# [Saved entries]
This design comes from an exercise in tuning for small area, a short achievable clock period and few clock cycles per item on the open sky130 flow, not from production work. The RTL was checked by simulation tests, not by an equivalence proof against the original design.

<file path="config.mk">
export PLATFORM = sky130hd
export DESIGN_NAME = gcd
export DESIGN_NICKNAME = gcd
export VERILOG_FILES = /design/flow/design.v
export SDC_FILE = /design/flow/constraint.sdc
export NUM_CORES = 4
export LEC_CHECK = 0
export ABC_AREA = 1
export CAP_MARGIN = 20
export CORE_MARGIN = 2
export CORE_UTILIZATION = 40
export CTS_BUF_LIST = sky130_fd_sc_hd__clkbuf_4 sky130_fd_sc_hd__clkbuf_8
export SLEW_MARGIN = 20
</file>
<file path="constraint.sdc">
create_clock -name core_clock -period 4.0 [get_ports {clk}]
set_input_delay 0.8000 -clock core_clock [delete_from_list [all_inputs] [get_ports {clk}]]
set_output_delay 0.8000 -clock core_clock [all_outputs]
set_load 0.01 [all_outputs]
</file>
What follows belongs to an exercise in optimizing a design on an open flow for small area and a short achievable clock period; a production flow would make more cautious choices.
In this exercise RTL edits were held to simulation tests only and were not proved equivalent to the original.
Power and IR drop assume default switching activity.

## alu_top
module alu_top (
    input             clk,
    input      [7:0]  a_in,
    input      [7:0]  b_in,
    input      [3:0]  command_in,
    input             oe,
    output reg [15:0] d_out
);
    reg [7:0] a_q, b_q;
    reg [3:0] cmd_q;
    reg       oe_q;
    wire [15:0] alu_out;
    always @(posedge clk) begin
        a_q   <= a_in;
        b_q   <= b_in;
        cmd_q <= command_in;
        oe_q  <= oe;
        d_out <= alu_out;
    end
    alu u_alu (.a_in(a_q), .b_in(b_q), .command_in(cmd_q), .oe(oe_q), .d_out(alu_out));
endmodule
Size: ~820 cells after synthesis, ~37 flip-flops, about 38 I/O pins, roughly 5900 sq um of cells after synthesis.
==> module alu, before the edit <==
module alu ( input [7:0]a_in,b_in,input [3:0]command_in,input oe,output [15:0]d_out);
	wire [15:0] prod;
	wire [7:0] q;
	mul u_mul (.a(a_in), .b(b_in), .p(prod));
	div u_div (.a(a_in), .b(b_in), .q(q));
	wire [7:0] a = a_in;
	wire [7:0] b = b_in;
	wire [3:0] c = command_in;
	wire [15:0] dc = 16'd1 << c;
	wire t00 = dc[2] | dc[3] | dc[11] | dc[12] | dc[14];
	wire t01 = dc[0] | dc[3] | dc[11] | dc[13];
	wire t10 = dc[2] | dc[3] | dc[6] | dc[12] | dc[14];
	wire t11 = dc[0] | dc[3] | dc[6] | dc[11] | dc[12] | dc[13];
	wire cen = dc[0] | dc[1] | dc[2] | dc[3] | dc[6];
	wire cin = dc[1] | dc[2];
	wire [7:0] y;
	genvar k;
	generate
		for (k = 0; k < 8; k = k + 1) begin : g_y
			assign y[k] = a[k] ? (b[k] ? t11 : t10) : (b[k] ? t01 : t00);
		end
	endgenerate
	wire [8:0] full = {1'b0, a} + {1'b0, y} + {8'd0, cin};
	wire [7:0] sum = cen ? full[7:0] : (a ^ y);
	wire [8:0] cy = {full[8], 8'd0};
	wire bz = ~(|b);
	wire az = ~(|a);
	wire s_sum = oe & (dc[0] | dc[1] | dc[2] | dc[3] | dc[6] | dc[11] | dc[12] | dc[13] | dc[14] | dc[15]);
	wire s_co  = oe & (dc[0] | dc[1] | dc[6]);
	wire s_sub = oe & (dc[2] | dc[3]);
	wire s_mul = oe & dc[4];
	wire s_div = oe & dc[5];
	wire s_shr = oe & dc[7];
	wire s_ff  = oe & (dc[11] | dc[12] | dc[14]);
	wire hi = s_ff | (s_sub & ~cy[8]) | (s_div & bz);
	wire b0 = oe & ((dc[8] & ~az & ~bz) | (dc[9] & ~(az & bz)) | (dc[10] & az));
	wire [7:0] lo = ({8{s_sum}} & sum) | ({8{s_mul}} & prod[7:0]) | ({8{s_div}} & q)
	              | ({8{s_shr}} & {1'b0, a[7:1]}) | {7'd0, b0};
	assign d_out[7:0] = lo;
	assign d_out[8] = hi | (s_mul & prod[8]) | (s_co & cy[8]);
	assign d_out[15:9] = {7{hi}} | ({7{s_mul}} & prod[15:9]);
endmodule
--
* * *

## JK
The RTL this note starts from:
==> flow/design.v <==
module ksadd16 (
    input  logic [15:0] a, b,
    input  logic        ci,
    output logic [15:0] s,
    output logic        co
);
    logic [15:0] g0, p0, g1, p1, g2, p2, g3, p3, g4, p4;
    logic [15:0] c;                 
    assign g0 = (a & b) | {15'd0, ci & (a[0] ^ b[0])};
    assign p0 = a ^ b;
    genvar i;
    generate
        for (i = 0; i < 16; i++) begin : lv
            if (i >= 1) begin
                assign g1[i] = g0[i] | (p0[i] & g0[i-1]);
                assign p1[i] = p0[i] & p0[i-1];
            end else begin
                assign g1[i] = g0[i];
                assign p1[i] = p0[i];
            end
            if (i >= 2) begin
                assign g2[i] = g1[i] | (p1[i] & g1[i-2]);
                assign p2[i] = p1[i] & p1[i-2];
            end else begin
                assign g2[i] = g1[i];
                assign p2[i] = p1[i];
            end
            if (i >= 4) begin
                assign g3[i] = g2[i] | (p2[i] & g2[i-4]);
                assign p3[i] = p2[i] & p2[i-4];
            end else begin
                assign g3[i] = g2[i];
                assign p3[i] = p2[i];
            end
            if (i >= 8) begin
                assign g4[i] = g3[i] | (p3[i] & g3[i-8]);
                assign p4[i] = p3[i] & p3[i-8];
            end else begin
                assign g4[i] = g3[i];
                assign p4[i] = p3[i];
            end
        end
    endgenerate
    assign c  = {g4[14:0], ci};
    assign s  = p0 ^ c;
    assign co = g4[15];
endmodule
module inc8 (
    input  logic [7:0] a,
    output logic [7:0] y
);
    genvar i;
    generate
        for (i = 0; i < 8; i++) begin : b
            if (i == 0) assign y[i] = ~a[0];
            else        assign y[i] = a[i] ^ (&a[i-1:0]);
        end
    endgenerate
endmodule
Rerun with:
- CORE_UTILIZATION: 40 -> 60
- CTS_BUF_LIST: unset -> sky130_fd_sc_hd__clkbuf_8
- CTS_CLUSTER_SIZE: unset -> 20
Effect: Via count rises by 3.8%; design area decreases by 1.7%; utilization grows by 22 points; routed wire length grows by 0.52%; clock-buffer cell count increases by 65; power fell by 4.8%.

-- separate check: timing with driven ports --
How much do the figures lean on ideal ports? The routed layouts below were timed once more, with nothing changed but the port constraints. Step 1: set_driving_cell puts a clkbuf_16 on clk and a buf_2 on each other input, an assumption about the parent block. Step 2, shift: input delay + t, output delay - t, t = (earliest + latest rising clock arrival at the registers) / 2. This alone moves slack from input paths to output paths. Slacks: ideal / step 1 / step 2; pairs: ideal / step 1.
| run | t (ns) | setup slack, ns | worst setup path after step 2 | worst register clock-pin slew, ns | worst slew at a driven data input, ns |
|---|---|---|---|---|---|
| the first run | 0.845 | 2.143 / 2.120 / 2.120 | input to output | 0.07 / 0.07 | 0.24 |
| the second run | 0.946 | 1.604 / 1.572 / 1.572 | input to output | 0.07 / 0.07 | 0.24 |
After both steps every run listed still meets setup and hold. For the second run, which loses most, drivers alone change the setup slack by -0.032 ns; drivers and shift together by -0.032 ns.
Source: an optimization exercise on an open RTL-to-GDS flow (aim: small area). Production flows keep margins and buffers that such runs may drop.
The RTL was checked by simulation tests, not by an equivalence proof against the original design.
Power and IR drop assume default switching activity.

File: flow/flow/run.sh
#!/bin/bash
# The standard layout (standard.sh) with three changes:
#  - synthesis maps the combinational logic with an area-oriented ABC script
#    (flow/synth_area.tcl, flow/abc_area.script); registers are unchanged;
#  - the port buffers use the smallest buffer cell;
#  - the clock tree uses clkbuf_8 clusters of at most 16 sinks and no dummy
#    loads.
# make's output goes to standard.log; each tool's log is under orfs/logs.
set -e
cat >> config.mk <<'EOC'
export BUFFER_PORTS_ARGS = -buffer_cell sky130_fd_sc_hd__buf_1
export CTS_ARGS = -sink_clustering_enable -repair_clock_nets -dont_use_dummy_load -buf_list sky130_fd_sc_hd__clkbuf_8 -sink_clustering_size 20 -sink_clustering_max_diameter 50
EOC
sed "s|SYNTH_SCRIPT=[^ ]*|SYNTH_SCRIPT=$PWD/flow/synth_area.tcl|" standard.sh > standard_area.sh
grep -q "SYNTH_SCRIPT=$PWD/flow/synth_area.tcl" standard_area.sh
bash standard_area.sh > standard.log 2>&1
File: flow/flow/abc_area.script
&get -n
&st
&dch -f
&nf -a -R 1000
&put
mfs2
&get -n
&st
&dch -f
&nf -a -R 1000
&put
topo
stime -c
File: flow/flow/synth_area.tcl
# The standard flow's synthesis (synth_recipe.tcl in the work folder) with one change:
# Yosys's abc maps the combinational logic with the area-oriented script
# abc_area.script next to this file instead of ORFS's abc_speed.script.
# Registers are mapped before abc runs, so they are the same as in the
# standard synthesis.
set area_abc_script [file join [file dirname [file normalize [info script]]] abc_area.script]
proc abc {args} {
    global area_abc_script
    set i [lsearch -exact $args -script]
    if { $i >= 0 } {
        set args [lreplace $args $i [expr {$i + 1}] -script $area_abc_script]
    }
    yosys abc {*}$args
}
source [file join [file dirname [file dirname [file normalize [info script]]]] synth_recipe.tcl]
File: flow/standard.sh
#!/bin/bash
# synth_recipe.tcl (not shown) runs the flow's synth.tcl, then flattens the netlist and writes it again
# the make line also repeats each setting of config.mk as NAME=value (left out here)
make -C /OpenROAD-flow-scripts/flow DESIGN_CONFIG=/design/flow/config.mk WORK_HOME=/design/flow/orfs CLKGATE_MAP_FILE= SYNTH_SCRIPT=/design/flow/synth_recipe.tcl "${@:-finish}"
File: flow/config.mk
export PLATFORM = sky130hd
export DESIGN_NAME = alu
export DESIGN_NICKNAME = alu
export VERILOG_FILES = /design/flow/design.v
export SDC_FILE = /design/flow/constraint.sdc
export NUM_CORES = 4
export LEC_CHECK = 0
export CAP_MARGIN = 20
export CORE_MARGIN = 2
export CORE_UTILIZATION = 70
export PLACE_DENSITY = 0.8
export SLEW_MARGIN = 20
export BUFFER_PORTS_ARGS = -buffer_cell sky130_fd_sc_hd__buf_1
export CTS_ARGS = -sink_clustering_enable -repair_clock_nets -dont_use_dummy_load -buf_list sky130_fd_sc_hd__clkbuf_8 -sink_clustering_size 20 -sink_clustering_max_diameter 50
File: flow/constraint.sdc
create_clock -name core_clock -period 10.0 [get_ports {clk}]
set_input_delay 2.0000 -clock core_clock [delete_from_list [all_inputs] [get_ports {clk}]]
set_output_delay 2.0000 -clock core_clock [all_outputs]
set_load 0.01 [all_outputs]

# [Try it]
Write down exactly the span of lines above from the one containing "a[i] ^ (&a[i-1:0]);" to the one containing "- CTS_CLUSTER_SIZE: unset -> 20", both ends included.

# [Solved problem]
            else        assign y[i] = a[i] ^ (&a[i-1:0]);
        end
    endgenerate
endmodule
Rerun with:
- CORE_UTILIZATION: 40 -> 60
- CTS_BUF_LIST: unset -> sky130_fd_sc_hd__clkbuf_8
- CTS_CLUSTER_SIZE: unset -> 20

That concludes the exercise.